Analysts expect the company to report a 29-40% year-on-year (YoY) growth in consolidated revenue from Rs 1,098 crore. Net profit is likely to have grown 19-57% YoY from Rs 28 crore.
The popular “Nykaa” brand owner will release its third quarter earnings on Monday.
While the earnings have been improving, the stock performance is yet to reflect it. In the last one year, the stock has been the worst-performing new-age tech firm, having given 51% negative returns.
Here’s a summary of analysts’ expectations from the company:
It expects sales to grow by 40% YoY, driven by a 35% growth in beauty and personal care (BPC) category and a 41% growth in fashion gross merchandise value (GMV). EBITDA margin is expected to contract 77 basis points sequentially to 5.5%, but on a YoY basis, it is seen expanding by 55 bps.
Nuvama Institutional Equities
For FSN E-Commerce’s BPC segment, the brokerage expects a 33% YoY growth in orders. It expects average order value (AOV) for the segment to be down 3% YoY, which translates into a 26% YoY growth in GMV (up 16% QoQ).
In the fashion segment, which saw a muted quarter in Q2FY23, the brokerage expects some revival and is building in a 10% QoQ and 19% YoY growth in orders. For the segment, it expects AOV to increase 12% YoY and 2% QoQ looking at the historical trends. Overall, this will translate into a GMV growth of 28% YoY and 3% QoQ.

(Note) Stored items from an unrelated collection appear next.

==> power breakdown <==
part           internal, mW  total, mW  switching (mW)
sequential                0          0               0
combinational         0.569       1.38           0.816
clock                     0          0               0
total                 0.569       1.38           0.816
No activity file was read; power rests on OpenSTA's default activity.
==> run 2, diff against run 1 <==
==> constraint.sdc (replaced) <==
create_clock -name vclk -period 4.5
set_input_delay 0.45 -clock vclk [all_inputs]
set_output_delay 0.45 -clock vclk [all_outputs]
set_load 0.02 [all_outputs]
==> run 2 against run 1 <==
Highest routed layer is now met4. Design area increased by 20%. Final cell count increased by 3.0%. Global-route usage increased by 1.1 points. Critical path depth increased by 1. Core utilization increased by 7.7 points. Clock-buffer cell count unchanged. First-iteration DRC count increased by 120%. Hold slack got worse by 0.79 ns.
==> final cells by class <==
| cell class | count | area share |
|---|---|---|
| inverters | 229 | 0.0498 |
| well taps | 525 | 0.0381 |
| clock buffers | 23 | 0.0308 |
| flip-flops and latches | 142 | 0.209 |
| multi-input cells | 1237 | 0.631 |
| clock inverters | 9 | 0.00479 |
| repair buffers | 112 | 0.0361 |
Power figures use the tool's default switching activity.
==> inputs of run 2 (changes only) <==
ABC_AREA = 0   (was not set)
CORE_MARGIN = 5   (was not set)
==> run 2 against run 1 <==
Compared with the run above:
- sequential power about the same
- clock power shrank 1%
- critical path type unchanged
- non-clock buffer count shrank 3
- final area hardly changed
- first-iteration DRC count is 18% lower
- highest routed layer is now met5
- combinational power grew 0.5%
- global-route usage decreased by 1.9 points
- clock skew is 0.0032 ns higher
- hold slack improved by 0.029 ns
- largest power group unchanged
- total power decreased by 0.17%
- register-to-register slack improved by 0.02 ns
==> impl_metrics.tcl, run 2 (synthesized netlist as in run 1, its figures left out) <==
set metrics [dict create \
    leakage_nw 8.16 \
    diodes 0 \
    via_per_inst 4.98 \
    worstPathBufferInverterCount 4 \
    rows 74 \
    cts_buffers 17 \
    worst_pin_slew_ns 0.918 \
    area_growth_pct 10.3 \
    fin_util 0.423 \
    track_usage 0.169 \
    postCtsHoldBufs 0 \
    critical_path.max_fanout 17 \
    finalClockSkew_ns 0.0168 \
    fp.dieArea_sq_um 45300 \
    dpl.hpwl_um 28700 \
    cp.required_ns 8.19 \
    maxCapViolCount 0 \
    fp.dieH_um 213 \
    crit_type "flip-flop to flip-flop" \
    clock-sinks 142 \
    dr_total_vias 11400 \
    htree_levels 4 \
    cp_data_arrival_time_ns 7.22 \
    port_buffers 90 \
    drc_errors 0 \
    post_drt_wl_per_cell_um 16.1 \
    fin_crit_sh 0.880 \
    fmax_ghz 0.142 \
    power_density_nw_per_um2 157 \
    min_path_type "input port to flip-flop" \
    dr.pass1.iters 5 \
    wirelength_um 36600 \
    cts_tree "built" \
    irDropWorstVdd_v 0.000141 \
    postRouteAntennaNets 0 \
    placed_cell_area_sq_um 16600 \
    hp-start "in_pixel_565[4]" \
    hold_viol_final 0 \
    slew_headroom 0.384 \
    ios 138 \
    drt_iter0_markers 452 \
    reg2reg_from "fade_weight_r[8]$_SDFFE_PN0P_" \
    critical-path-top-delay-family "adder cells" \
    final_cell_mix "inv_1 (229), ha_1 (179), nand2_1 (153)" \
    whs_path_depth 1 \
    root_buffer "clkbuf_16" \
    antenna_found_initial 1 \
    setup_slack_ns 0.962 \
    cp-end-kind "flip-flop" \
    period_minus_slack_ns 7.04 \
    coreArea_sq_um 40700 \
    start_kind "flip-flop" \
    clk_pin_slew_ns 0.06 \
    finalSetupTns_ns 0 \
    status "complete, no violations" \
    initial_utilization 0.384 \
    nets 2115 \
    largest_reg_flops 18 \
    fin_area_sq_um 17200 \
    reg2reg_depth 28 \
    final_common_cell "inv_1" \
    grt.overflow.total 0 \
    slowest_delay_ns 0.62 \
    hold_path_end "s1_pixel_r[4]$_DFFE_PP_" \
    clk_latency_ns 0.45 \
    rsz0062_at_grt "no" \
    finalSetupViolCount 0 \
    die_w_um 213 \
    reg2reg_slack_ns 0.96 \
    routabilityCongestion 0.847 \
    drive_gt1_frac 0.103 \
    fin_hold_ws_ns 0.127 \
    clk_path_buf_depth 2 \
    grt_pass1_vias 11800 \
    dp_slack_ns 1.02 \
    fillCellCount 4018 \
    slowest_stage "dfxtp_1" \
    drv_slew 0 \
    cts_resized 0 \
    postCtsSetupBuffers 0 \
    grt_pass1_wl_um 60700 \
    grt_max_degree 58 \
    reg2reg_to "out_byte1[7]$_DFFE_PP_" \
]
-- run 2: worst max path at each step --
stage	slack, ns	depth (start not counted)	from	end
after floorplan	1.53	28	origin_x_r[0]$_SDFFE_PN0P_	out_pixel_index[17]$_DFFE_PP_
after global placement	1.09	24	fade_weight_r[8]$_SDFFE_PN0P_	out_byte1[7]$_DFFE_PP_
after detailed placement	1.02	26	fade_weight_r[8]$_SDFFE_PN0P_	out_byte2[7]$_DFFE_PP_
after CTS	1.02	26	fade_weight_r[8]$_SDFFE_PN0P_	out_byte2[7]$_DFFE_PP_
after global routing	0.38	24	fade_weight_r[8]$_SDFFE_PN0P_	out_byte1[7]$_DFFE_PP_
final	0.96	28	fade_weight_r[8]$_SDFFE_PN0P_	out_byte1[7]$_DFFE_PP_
**config.mk**
```make
export PLATFORM = sky130hd
export DESIGN_NAME = indexed_list_engine
export DESIGN_NICKNAME = d
export VERILOG_FILES = /design/src/rtl/ile_pkg.sv /design/src/rtl/indexed_list_engine.sv
export VERILOG_INCLUDE_DIRS = /design/src /design/src/rtl
export SDC_FILE = /design/constraint.sdc
export NUM_CORES = 2
export LEC_CHECK = 0
export BUFFER_PORTS_ARGS = -buffer_cell sky130_fd_sc_hd__buf_2
export CAP_MARGIN = 20
export CORE_MARGIN = 4
export CORE_UTILIZATION = 60
export CTS_CLUSTER_SIZE = 14
export DETAILED_ROUTE_END_ITERATION = 6
export PLACE_DENSITY_LB_ADDON = 0.08
export SETUP_SLACK_MARGIN = 0.1
export SYNTH_ARGS = -nofsm -noshare
export SYNTH_HDL_FRONTEND = slang
export SYNTH_SLANG_ARGS = --single-unit
export TNS_END_PERCENT = 20
```
**constraint.sdc**
```tcl
create_clock -name clk_i -period 6.74 [get_ports clk_i]
set_input_delay 0.337 -clock clk_i [delete_from_list [all_inputs] [get_ports clk_i]]
set_output_delay 0.337 -clock clk_i [all_outputs]
set_load 0.02 [all_outputs]
```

For the new business segment, it is building in a GMV of Rs 140 crore (Q2FY23: Rs 120 crore). This translates into a company level GMV growth of 30% YoY and 13% QoQ.
Overall, it expects EBITDA margins to come in at 6.7% versus 6.3% a year ago, driven by higher gross margins, which compensates for increase in other costs.
Kotak Institutional Equities
It expects revenue growth of 39% YoY and 24% QoQ, primarily on account of festive season, flagship sales and continued growth in BPC (35% YoY) and fashion business (27% YoY).
It expects sequentially higher ad-spends on account of festive season and higher brand-building activity.
It expects sequentially higher gross margins on account of higher fashion in the mix; this coupled with operating leverage will lead to sequential EBITDA margin expansion of 230 bps.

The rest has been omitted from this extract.